Analysis of the effects of dressing and wheel topography on grinding process under different coolant-lubricant conditions

Abstract

The grinding performance is defined significantly by grinding wheel preparation. Besides the required grinding wheel profile, the dressing process must produce appropriate wheel topography. Resultant wheel topography influences the workpiece surface roughness and surface morphology by the number and shape of the kinematical edges, the pore volume, and the wear behavior of the abrasive layer. Grinding is recognized as one of the most environmentally unfriendly manufacturing processes. The use of minimum quantity lubrication (MQL) is of great significance in conjunction between large cutting fluids application and dry machining.
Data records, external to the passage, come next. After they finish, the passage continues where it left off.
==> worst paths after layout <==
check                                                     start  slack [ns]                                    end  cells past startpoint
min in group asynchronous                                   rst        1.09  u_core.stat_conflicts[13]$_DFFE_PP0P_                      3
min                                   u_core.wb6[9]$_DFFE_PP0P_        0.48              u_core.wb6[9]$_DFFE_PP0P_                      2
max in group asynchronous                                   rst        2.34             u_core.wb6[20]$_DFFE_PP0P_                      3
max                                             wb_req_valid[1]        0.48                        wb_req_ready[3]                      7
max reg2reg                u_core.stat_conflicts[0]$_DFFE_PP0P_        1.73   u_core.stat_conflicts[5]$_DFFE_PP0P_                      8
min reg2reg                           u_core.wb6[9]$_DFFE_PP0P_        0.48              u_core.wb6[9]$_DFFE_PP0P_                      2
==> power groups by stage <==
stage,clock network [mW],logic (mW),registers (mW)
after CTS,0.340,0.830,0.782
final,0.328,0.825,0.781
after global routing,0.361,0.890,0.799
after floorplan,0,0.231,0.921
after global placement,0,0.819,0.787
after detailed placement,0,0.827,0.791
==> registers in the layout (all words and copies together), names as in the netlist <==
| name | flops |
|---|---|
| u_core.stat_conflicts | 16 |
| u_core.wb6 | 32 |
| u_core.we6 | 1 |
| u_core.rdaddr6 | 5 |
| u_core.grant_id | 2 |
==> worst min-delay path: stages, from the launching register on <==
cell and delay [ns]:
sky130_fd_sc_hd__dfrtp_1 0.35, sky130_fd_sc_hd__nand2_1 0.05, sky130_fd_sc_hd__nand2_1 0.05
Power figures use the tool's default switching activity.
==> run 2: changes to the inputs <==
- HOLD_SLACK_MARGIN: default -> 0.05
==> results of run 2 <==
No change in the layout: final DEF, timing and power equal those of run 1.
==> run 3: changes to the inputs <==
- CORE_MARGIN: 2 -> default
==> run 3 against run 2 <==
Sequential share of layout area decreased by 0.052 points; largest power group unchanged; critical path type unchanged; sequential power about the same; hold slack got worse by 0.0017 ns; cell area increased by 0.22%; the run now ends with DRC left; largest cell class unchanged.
File: src/rtl/uart_pkg.sv
// rtl/uart_pkg.sv - shared UART receiver/transmitter state encoding and oversampling constants
package uart_pkg;

  typedef enum logic [2:0] {
    IDLE,
    START,
    DATA,
    PARITY,
    STOP,
    BREAK
  } uart_state_t;

  localparam int         OVERSAMPLE = 16;
  localparam logic [3:0] SAMPLE_LO  = 4'd7;
  localparam logic [3:0] SAMPLE_MID = 4'd8;
  localparam logic [3:0] SAMPLE_HI  = 4'd9;
  localparam int         DATA_BITS  = 8;

  function automatic logic majority3(input logic a, input logic b, input logic c);
    return (a & b) | (a & c) | (b & c);
  endfunction

endpackage

File: src/rtl/uart_baud_tick.sv
// rtl/uart_baud_tick.sv - fractional accumulator producing one-cycle 16x-baud oversampling ticks
module uart_baud_tick #(
  parameter int unsigned clock_frequency = 100000000
) (
  input  logic        clk,
  input  logic        reset,
  input  logic [31:0] baud_rate,
  output logic        tick
);
  import uart_pkg::*;

  localparam logic [39:0] CLK_FREQ = 40'(clock_frequency);

  logic [39:0] r_acc;
  logic        r_tick;
  logic [39:0] w_inc;
  logic [39:0] w_sum;

  // Held at 40 bits so baud_rate*16 plus the residue never wraps.
  assign w_inc = 40'(baud_rate) * 40'(OVERSAMPLE);
  assign w_sum = r_acc + w_inc;

  always_ff @(posedge clk or posedge reset) begin
    if (reset) begin
      r_acc  <= '0;
      r_tick <= 1'b0;
    end else if (w_sum >= CLK_FREQ) begin
      r_acc  <= w_sum - CLK_FREQ;
      r_tick <= 1'b1;
    end else begin
      r_acc  <= w_sum;
      r_tick <= 1'b0;
    end
  end

  assign tick = r_tick;

endmodule

File: src/rtl/uart_rx_oversample.sv
// rtl/uart_rx_oversample.sv - 16x oversampling majority-vote UART receiver, 8N1 (8E1 with UART_PARITY_EN)
module uart_rx_oversample #(
  parameter int unsigned clock_frequency = 100000000,
  parameter int unsigned OVERSAMPLE      = 16
) (
  input  logic        clk,
  input  logic        reset,
  input  logic [31:0] baud_rate,
  input  logic        rx_in,
  output logic [7:0]  data_out,
  output logic        out_valid,
  input  logic        out_ready,
  output logic        frame_err,
  output logic        overrun,
  output logic        parity_err,
  output logic        busy
);
  import uart_pkg::*;

  logic        r_sync1;
  logic        r_sync2;
  uart_state_t r_state;
  uart_state_t w_next;
  logic [3:0]  r_sc;
  logic [2:0]  r_bit_idx;
  logic [7:0]  r_shift;
  logic        r_s_lo;
  logic        r_s_mid;
  logic [7:0]  r_data;
  logic        r_valid;
  logic        r_frame_err;
  logic        r_overrun;

  logic w_tick;
  logic w_vote;
  logic w_vote_tick;
  logic w_last_tick;
  logic w_start;
  logic w_shift_en;
  logic w_bit_adv;
  logic w_done;
  logic w_ferr;
`ifdef UART_PARITY_EN
  logic r_par;
  logic r_parity_err;
  logic w_par_en;
  logic w_perr;
`endif

  uart_baud_tick #(
    .clock_frequency(clock_frequency)
  ) u_baud_tick (
    .clk      (clk),
    .reset    (reset),
    .baud_rate(baud_rate),
    .tick     (w_tick)
  );

  always_ff @(posedge clk or posedge reset) begin
    if (reset) begin
      r_sync1 <= 1'b1;
      r_sync2 <= 1'b1;
    end else begin
      r_sync1 <= rx_in;
      r_sync2 <= r_sync1;
    end
  end

  assign w_vote      = majority3(r_s_lo, r_s_mid, r_sync2);
  assign w_vote_tick = w_tick && (r_sc == SAMPLE_HI);
  assign w_last_tick = w_tick && (r_sc == 4'(OVERSAMPLE - 1));

  always_ff @(posedge clk or posedge reset) begin
    if (reset) begin
      r_state <= IDLE;
    end else begin
      r_state <= w_next;
    end
  end

  always_comb begin
    w_next     = r_state;
    w_start    = 1'b0;
    w_shift_en = 1'b0;
    w_bit_adv  = 1'b0;
    w_done     = 1'b0;
    w_ferr     = 1'b0;
`ifdef UART_PARITY_EN
    w_par_en   = 1'b0;
    w_perr     = 1'b0;
`endif
    case (r_state)
      IDLE: begin
        // Without a baud rate no ticks arrive, so never leave IDLE.
        if (!r_sync2 && (baud_rate != '0)) begin
          w_next  = START;
          w_start = 1'b1;
        end
      end
      START: begin
        if (w_vote_tick && w_vote) begin
          w_next = IDLE;
        end else if (w_last_tick) begin
          w_next = DATA;
        end
      end
      DATA: begin
        w_shift_en = w_vote_tick;
        if (w_last_tick) begin
          if (r_bit_idx == 3'(DATA_BITS - 1)) begin
`ifdef UART_PARITY_EN
            w_next = PARITY;
`else
            w_next = STOP;
`endif
          end else begin
            w_bit_adv = 1'b1;
          end
        end
      end
`ifdef UART_PARITY_EN
      PARITY: begin
        w_par_en = w_vote_tick;
        if (w_last_tick) begin
          w_next = STOP;
        end
      end
`endif
      STOP: begin
        // Leave at the mid-bit vote rather than sc=15 to gain resync margin.
        if (w_vote_tick) begin
          if (w_vote) begin
`ifdef UART_PARITY_EN
            if ((^r_shift) != r_par) begin
              w_perr = 1'b1;
            end else begin
              w_done = 1'b1;
            end
`else
            w_done = 1'b1;
`endif
            w_next = IDLE;
          end else begin
            w_ferr = 1'b1;
            w_next = BREAK;
          end
        end
      end
      BREAK: begin
        if (r_sync2) begin
          w_next = IDLE;
        end
      end
      default: w_next = IDLE;
    endcase
  end

  always_ff @(posedge clk or posedge reset) begin
    if (reset) begin
      r_sc      <= '0;
      r_bit_idx <= '0;
      r_shift   <= '0;
      r_s_lo    <= 1'b1;
      r_s_mid   <= 1'b1;
`ifdef UART_PARITY_EN
      r_par     <= 1'b0;
`endif
    end else begin
      if (w_start) begin
        r_sc <= '0;
      end else if (w_tick && (r_state != IDLE)) begin
        r_sc <= r_sc + 4'd1;
      end
      if (w_tick && (r_sc == SAMPLE_LO)) begin
        r_s_lo <= r_sync2;
      end
      if (w_tick && (r_sc == SAMPLE_MID)) begin
        r_s_mid <= r_sync2;
      end
      if (w_start) begin
        r_bit_idx <= '0;
      end else if (w_bit_adv) begin
        r_bit_idx <= r_bit_idx + 3'd1;
      end
      if (w_shift_en) begin
        r_shift <= {w_vote, r_shift[7:1]};
      end
`ifdef UART_PARITY_EN
      if (w_par_en) begin
        r_par <= w_vote;
      end
`endif
    end
  end

  // Holding register runs independently of the FSM; a full register drops the new byte.
  always_ff @(posedge clk or posedge reset) begin
    if (reset) begin
      r_data      <= '0;
      r_valid     <= 1'b0;
      r_frame_err <= 1'b0;
      r_overrun   <= 1'b0;
    end else begin
      r_frame_err <= w_ferr;
      r_overrun   <= 1'b0;
      if (w_done && (!r_valid || out_ready)) begin
        r_data  <= r_shift;
        r_valid <= 1'b1;
      end else if (w_done) begin
        r_overrun <= 1'b1;
      end else if (r_valid && out_ready) begin
        r_valid <= 1'b0;
      end
    end
  end

`ifdef UART_PARITY_EN
  always_ff @(posedge clk or posedge reset) begin
    if (reset) begin
      r_parity_err <= 1'b0;
    end else begin
      r_parity_err <= w_perr;
    end
  end
  assign parity_err = r_parity_err;
`else
  assign parity_err = 1'b0;
`endif

  assign data_out  = r_data;
  assign out_valid = r_valid;
  assign frame_err = r_frame_err;
  assign overrun   = r_overrun;
  assign busy      = (r_state != IDLE);

endmodule

File: config.mk
export PLATFORM = sky130hd
export DESIGN_NAME = uart_rx_oversample
export DESIGN_NICKNAME = d
export VERILOG_FILES = /design/src/rtl/uart_pkg.sv /design/src/rtl/uart_baud_tick.sv /design/src/rtl/uart_rx_oversample.sv
export SDC_FILE = /design/constraint.sdc
export NUM_CORES = 1
export LEC_CHECK = 0
export CAP_MARGIN = 20
export CORE_MARGIN = 4
export CORE_UTILIZATION = 50
export CTS_BUF_LIST = sky130_fd_sc_hd__clkbuf_16
export DETAILED_ROUTE_END_ITERATION = 10
export GPL_TIMING_DRIVEN = 0
export PLACE_DENSITY = 0.73
export SLEW_MARGIN = 20
export SYNTH_ARGS = -nofsm -noshare
export SYNTH_HDL_FRONTEND = slang
export SYNTH_SLANG_ARGS = --single-unit
File: constraint.sdc
create_clock -name clk -period 3.66 [get_ports clk]
set_input_delay 0.732 -clock clk [delete_from_list [all_inputs] [get_ports clk]]
set_output_delay 0.732 -clock clk [all_outputs]
set_load 0.02 [all_outputs]
=== Yosys cells after proc, flatten, opt, wreduce, memory -nomap -nowiden ===
Index checks and enable logic that the tools add are counted.

* Add/subtract/negate cells: 4
* $lt $le $gt $ge: 1
* Equal/unequal tests: 16
* Multiplexer cells: 32
* Bitwise gates (word level): 5
* Reductions and logical operators: 20

{| class="wikitable"
|+ Operators with widths
! kind !! count
|-
| $add 40x36->40 || 1
|-
| $ge 40x27->1 const B || 1
|-
| $mux 40 || 1
|-
| $sub 40x27->40 const B || 1
|-
| $reduce_bool 32->1 || 1
|-
| $mux 3 || 10
|-
| $mux 1 || 18
|-
| $pmux 3 s5 || 1
|-
| $eq 4x4->1 const B || 3
|-
| $ne 2x2->1 const B || 5
|-
| $eq 3x3->1 const B || 3
|-
| $logic_and 1x1->1 || 9
|-
| $mux 4 || 2
|-
| $reduce_and 6->1 || 1
|-
| $reduce_bool 2->1 || 3
|-
| $add 4x1->4 const B || 1
|-
| $eq 4x3->1 const B || 1
|-
| $add 3x1->3 const B || 1
|-
| $and 1x1->1 || 3
|-
| $eq 3x1->1 const B || 1
|-
| $eq 3x2->1 const B || 1
|-
| $logic_not 3->1 || 1
|-
| $ne 3x3->1 const B || 1
|-
| $reduce_bool 3->1 || 1
|-
| 5 further kinds || 7
|}

* Register bits after elaboration: 74
* Input bits: 36
* Output and inout bits: 13

=== Longest topological paths before layout ===
Gate-level depths: netlist of run 1.

* Word-level depth: 9
* Gate-level depth with buffers: 17
* Mapped depth without buffers: 15

=== Modules after synthesis ===
A second synthesis of run 1 with hierarchy kept.

* Cell total of the unflattened synthesis: 655
* Area total of the unflattened synthesis: 5764.3 um^2

{| class="wikitable"
|+ Modules (own cells, without submodules)
! module !! instances !! cells each !! area each (um^2)
|-
| uart_baud_tick || 1 || 524 || 4175.3
|-
| uart_rx_oversample || 1 || 131 || 1589.0
|}

=== Least setup slack after synthesis of run 1 ===
OpenSTA, ideal clock, no wires.

* Path type: input -> register
* From: input baud_rate[0]
* To: register u_baud_tick.r_acc[16]
* Arrival: 3.867 ns
* Path slack: -0.335 ns
* Stages on the path: 14
* Buffers on the path: 1
* Cell sequence: ha_1 -> fa_1 -> a211oi_2 -> o21ai_4 -> and3_4 -> o31a_1 -> a311oi_4 -> nand3_2 -> and4_1 -> buf_6 -> nand4_2 -> or2_4 -> or4b_1 -> xnor2_1

* Longest elaborated chain between the ends: 3
* Elaborated cells on any way between the ends: 4
* Classes of those cells: add/sub: 2; order compare: 1; mux: 1

{| class="wikitable"
|+ Ends and longest elaborated chain
! element !! RTL line !! text
|-
| start: declaration || uart_rx_oversample.sv:8 || <nowiki>input logic [31:0] baud_rate,</nowiki>
|-
| $add 40x36->40 * || uart_baud_tick.sv:21 || <nowiki>assign w_sum = r_acc + w_inc;</nowiki>
|-
| $sub 40x27->40 or $ge 40x27->1 (tied branches) || uart_baud_tick.sv:28, uart_baud_tick.sv:27 ||
|-
| $mux 40 * || uart_baud_tick.sv:27 || <nowiki>end else if (w_sum >= CLK_FREQ) begin</nowiki>
|-
| end signal: assignment || uart_baud_tick.sv:28 || <nowiki>r_acc <= w_sum - CLK_FREQ;</nowiki>
|-
| end signal: assignment || uart_baud_tick.sv:31 || <nowiki>r_acc <= w_sum;</nowiki>
|-
| end: declaration || uart_baud_tick.sv:14 || <nowiki>logic [39:0] r_acc;</nowiki>
|}

Every way passes the cells marked *; elsewhere a longest branch is shown, timed or not.
A chain may end at the register's enable or synchronous reset.

=== Worst setup path after layout of run 1 ===
* From: input baud_rate[10]
* To: register u_baud_tick.r_acc[16]

The elaborated chain is that of the path after synthesis.

==> impl_metrics.toml, run 1 <==
[outcome]
outcome = "finished, violations left"
violations = "negative setup slack"

[critical_path]
start_kind = "input port"
critPathMaxStageDelay_ns = 0.47
path_buf_inv = 2
r2r_start = "u_baud_tick.r_acc[4]$_DFF_PP0_"
rrSetupSlack_ns = -0.05
regToRegEndpoint = "u_baud_tick.r_acc[16]$_DFF_PP0_"
required_ns = 3.90
critical_path.endpoint_type = "register"
path_delay_family = "compound AO/OA/AOI/OAI gates"
critical_path_arrival_ns = 4.03
critPathSlowestCell = "clkdlybuf4s50_1"
cp_max_fo = 10
crit_type = "in2reg"
crit_chain = "clkdlybuf4s50_1 > ha_4 > buf_6 > nand2_4 > nor2_4 > a31oi_4 > o211ai_4 > a31o_4 > mux2_4 > o221a_4 > nand4_4 > or2_4 > or4b_4 > xnor2_1"
rr_worst_depth = 13

[min_path]
min_path_type = "reg2reg"
hp-start = "r_sync1$_DFF_PP1_"
worstHoldPathCells = 0
holdPathEnd = "r_sync2$_DFF_PP1_"

[detailed_routing]
drtAntennaViolNets = 0
drt_iter0_markers = 568
vias_per_cell = 6.34
drc = 0
vias = 5822
drtPass1Iterations = 5
wirelength_mm = 18.4
wl_per_cell_um = 20.0

[synth]
synth_area_mm2 = 0.00586
synth_common_cells = "dfrtp_1, nand2_1, nor2_1"
synthTopCellsByArea = "dfrtp_1, ha_1, xnor2_1, nand2_1, a21oi_1"
synthCells = 657
synth_most_common_cell = "dfrtp_1"
synth.distinct_cells = 92
ys_warn_count = 0
synth_top_area_share_pct = 28.2
synth_ff_type = "dfrtp_1"
avgSynthCellArea_um2 = 8.91
yosysSeqAreaShare_pct = 30.0
synth_edf_count = 0
yosys.area.top_type = "dfrtp_1"
ys_ff_latch = 70
async_flop_share_pct = 100
synth_fp_nets = 733

[cells_and_area]
drive_gt1_share_pct = 33.8
area_delta_synth_final_pct = 39.8
antenna_cells = 0
final_core_util_pct = 71.7
fillerInstances = 800
nets = 847

[grt]
grt_pass1_wl_mm = 28.6
grt_pass1_vias = 5825
antenna_found_initial = 0
grt_max_degree = 38
grt_overflow = 0
grtUsageTotal_pct = 27.0

[power]
powerDensity_mw_per_mm2 = 1120
clock_power_share_pct = 9.7
switchingPower_uw = 4330
irDropWorstVdd_mv = 0.591
seqPwrFrac_pct = 14.2
p_leak_uw = 0.00342
total_power_uw = 9150
comb_power_share_pct = 76.1
p_sw_share_pct = 47.4
internal-power_uw = 4810

[sta]
maxSlewHeadroom_pct = 55.9
rsz0062_at_grt = "true"
finalSetupViolCount = 18
worst-slew-pin-transition_ns = 0.655
fmax_mhz = 264
min_period_ns = 3.79
finalCritPeriodShare_pct = 103
finalWorstSetupSlack_ns = -0.126
tns_ns = -0.758
hold_ws_ns = 0.362
skew_ns = 0.00761
slew_viol_final = 0
finalHoldViolCount = 0

[placement]
portBuffers = 47
gp_congestion = 0.976
hpwl_mm = 12.1
post-place-ws_ns = -1.27

[clocking]
clk_pin_slew_ns = 0.06
insertion_delay_ns = 0.35
cts_sinks = 70
clockBufferDepth = 2
cts_tree = "yes"
cts_buffers = 9
cts_root_buf = "clkbuf_16"
htree_levels = 3

[floorplanning]
core_area_mm2 = 0.0114
row_count = 39
ios = 49
fp.dieW_um = 116
die_h_um = 116
fp.dieArea_mm2 = 0.0135
initial_core_util_pct = 51.3

[run]
maxCapViolCount = 0
-- power groups by stage --
stage | clock [uW] | combinational [uW] | sequential, uW
final | 885 | 6960 | 1300
after global routing | 926 | 7440 | 1330
after CTS | 893 | 6280 | 1300
after detailed placement | 0 | 4740 | 1260
after global placement | 0 | 4630 | 1250
after floorplan | 0 | 3750 | 1220
-- stage by stage --
| stage | cell area, um2 | instances |
|---|---|---|
| 2_1_floorplan | 5920 | 657 |
| 4_1_cts | 7910 | 908 |
| 5_1_grt | 8190 | 919 |
| 3_3_place_gp | 6570 | 847 |
| 6_report | 8190 | 919 |
| 3_5_place_dp | 6590 | 848 |
-- worst max path at each step --
stage	from	end	slack [ns]	cells after the start
final	baud_rate[10]	u_baud_tick.r_acc[16]$_DFF_PP0_	-0.13	14
after global routing	baud_rate[27]	u_baud_tick.r_acc[16]$_DFF_PP0_	-0.20	14
after CTS	baud_rate[0]	u_baud_tick.r_acc[16]$_DFF_PP0_	-0.11	14
after detailed placement	baud_rate[0]	u_baud_tick.r_acc[38]$_DFF_PP0_	-1.27	14
after global placement	baud_rate[0]	u_baud_tick.r_acc[38]$_DFF_PP0_	-1.21	14
after floorplan	baud_rate[0]	u_baud_tick.r_acc[16]$_DFF_PP0_	-0.16	13
-- state kept, by name (all words and copies together) (netlist names) --
register           count
r_s_mid                1
r_sync1                1
r_shift                8
u_baud_tick.tick       1
r_state                3
out_valid              1
overrun                1
frame_err              1
data_out               8
r_sync2                1
r_sc                   4
r_s_lo                 1
r_bit_idx              3
u_baud_tick.r_acc     36
-- cell usage in the layout (no fill, tap or decap), types with 7 or more instances in the layout --
cell,count
xor2_1,16
nand2_1,57
ha_1,20
nor3_1,9
a21oi_1,29
and3_1,8
nand4_1,20
o21ai_0,20
a21o_1,13
mux2_2,18
buf_4,61
nand2_2,8
nor4_1,9
inv_1,13
nand3_1,21
clkdlybuf4s50_1,23
mux2i_1,10
nor2_1,39
buf_6,10
clkbuf_16,9
a21oi_2,15
xnor2_1,20
xnor2_2,7
dlygate4sd2_1,18
ha_4,18
o211ai_1,8
and2_1,9
dfrtp_1,66
o21ai_2,14
-- worst register-to-register path, stage by stage, from the launching register on --
cell      delay, ns
dfrtp_1        0.40
ha_4           0.18
fa_2           0.39
a211oi_4       0.31
o211ai_2       0.17
a31oi_4        0.30
o211ai_4       0.20
a31o_4         0.29
mux2_4         0.31
o221a_4        0.26
nand4_4        0.07
or2_4          0.15
or4b_4         0.46
xnor2_1        0.14
-- routing by layer --
metal  vias to the layer above  track usage (%)  part of all wire (%)
met5                         -                0                     0
met2                       209             46.7                    49
li1                       2693                -                     -
met3                        59             4.82                   6.8
met1                      2861             32.8                    41
met4                         0             12.1                   3.9
-- timing repair --
item | CTS | global route
endpoints found under the setup margin | 33 | 33
hold buffers | 0 | 0
setup buffers | 45 | 12
pin swaps | 62 | 37
resized for setup | 165 | 47
-- area by class of cell --
cell class                      instances  area [um2]  share of cell area, %
Multi-Input combinational cell        548        4810                   58.7
Sequential cell                        70        1760                   21.5
Tap cell                              143         179                   2.19
Inverter                               13        51.3                  0.627
Buffer                                 24         205                   2.51
Clock buffer                            9         225                   2.75
Clock inverter                          7        66.3                  0.810
Timing Repair Buffer                  105         895                   10.9
-- cells by family (layout without fill, tap and decap cells) --
kind of cell    after synthesis  count (layout)  share of synthesized area, %
compound gates              175             175                          22.0
simple gates                252             252                          22.9
xor+xnor                     49              49                          7.33
flops                        70              70                          30.0
other cells                   1               1                        0.0640
buf+inv                      39             158                          3.31
mux                          30              30                          5.56
fa+ha+maj                    41              41                          8.85
Power figures use the tool's default switching activity.
==> run 2, diff against run 1 <==
CELL_PAD_IN_SITES_DETAIL_PLACEMENT = 0   (was unset)
CELL_PAD_IN_SITES_GLOBAL_PLACEMENT = 1   (was unset)
CORE_UTILIZATION = 41   (was 50)
PLACE_DENSITY = unset   (was 0.73)
PLACE_DENSITY_LB_ADDON = 0.1   (was unset)
==> impl_metrics.toml, run 2 (synthesis results as in run 1) <==
[outcome]
outcome = "finished, violations left"
violations = "negative setup slack"

[floorplanning]
ios = 49
fp.dieArea_mm2 = 0.0163
die_h_um = 128
fp.dieW_um = 128
initial_core_util_pct = 42.0
core_area_mm2 = 0.0139
row_count = 43

[placement]
gp_congestion = 0.879
portBuffers = 47
post-place-ws_ns = -1.37
detailed_place.area_mm2 = 0.00664
hpwl_mm = 13.2

[cells_and_area]
fillerInstances = 1183
final_common_cell = "dfrtp_1"
antenna_cells = 0
layout_common_cells = "dfrtp_1, buf_4, nand2_1"
multiInputGateArea_mm2 = 0.00495
top_register = "u_baud_tick.r_acc"
area.sequential_mm2 = 0.00176
drive_gt1_share_pct = 36.0
nets = 850
final_core_util_pct = 60.4
area_delta_synth_final_pct = 43.7
fin_area_mm2 = 0.00841
largest_reg_flops = 36

[sta]
finalWorstSetupSlack_ns = -0.177
skew_ns = 0.00978
maxSlewHeadroom_pct = 56.9
slew_viol_final = 0
finalCritPeriodShare_pct = 105
hold_ws_ns = 0.364
worst-slew-pin-transition_ns = 0.641
min_period_ns = 3.84
finalHoldViolCount = 0
tns_ns = -1.81
fmax_mhz = 261
finalSetupViolCount = 20
rsz0062_at_grt = "true"

[grt]
grt_overflow = 0
antenna_found_initial = 0
grt_pass1_wl_mm = 29.2
grt_pass1_vias = 5623
grtUsageTotal_pct = 22.7
grt_max_degree = 40

[critical_path]
path_delay_family = "simple AND/OR/NAND/NOR gates"
rrSetupSlack_ns = -0.09
regToRegEndpoint = "u_baud_tick.r_acc[16]$_DFF_PP0_"
critical_path_arrival_ns = 4.07
start_kind = "input port"
path_buf_inv = 2
rr_worst_depth = 14
critPathSlowestCell = "or4_4"
r2r_start = "u_baud_tick.r_acc[4]$_DFF_PP0_"
crit_chain = "clkdlybuf4s50_1 > ha_4 > nand4_1 > or4_4 > o21ai_2 > a32oi_1 > nand3_1 > xnor2_2 > and3_4 > nand4_4 > or2_4 > buf_8 > and2b_1 > mux2_2"
critPathMaxStageDelay_ns = 0.60
critical_path.endpoint_type = "register"
crit_type = "in2reg"
required_ns = 3.89
cp_max_fo = 10

[min_path]
worstHoldPathCells = 0
hp-start = "r_sync1$_DFF_PP1_"
min_path_type = "reg2reg"
holdPathEnd = "r_sync2$_DFF_PP1_"

[clocking]
insertion_delay_ns = 0.35
ctsHoldBuffers = 0
cts_sinks = 70
htree_levels = 3
cts_tree = "yes"
cts_root_buf = "clkbuf_16"
clk_pin_slew_ns = 0.06
clockBufferDepth = 2
cts_buffers = 9

[detailed_routing]
drt_iter0_markers = 341
wl_per_cell_um = 19.3
drc = 0
drtAntennaViolNets = 0
vias_per_cell = 5.87
vias = 5619
drtPass1Iterations = 6
wirelength_mm = 18.5

[power]
powerDensity_mw_per_mm2 = 1090
p_leak_uw = 0.00349
irDropWorstVdd_mv = 0.543

[run]
maxCapViolCount = 0
==> run 2: cell count changes in the layout (fill, tap and decap cells not counted), moves of 3 or more <==
cell            before  now
dlygate4sd2_1       18   11
a21oi_4              6   11
dlymetal6s2s_1       2    7
nand2_1             57   53
nand2_2              8   12
o21ai_2             14   10
a21oi_2             15   12
nor2_1              39   36
o21ai_4              1    4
In this study, for the first time, the effect of dressing parameters and wheel topography on MQL grinding performance of soft steel is investigated. In other words, to generate different grinding wheel topographies, depth of dressing and dressing speed have been changed during dressing and conditioning of vitrified Al2O3 wheels using single-point diamond dresser. After dressing of grinding wheels, machining tests have been conducted to study the influence of the wheel topography and coolant-lubricant types on the performance of grinding operation. Performance indicators included the following: workpiece surface quality, grinding forces, and wheel loading. The tests have been performed in the presence of fluid, MQL with compressed air, MQL with argon, as well as, in dry condition. The results indicate that enhanced grinding performance can be obtained while grinding under MQL with argon and compressed air and finer dressing conditions in comparison to other coolant-lubricant environments.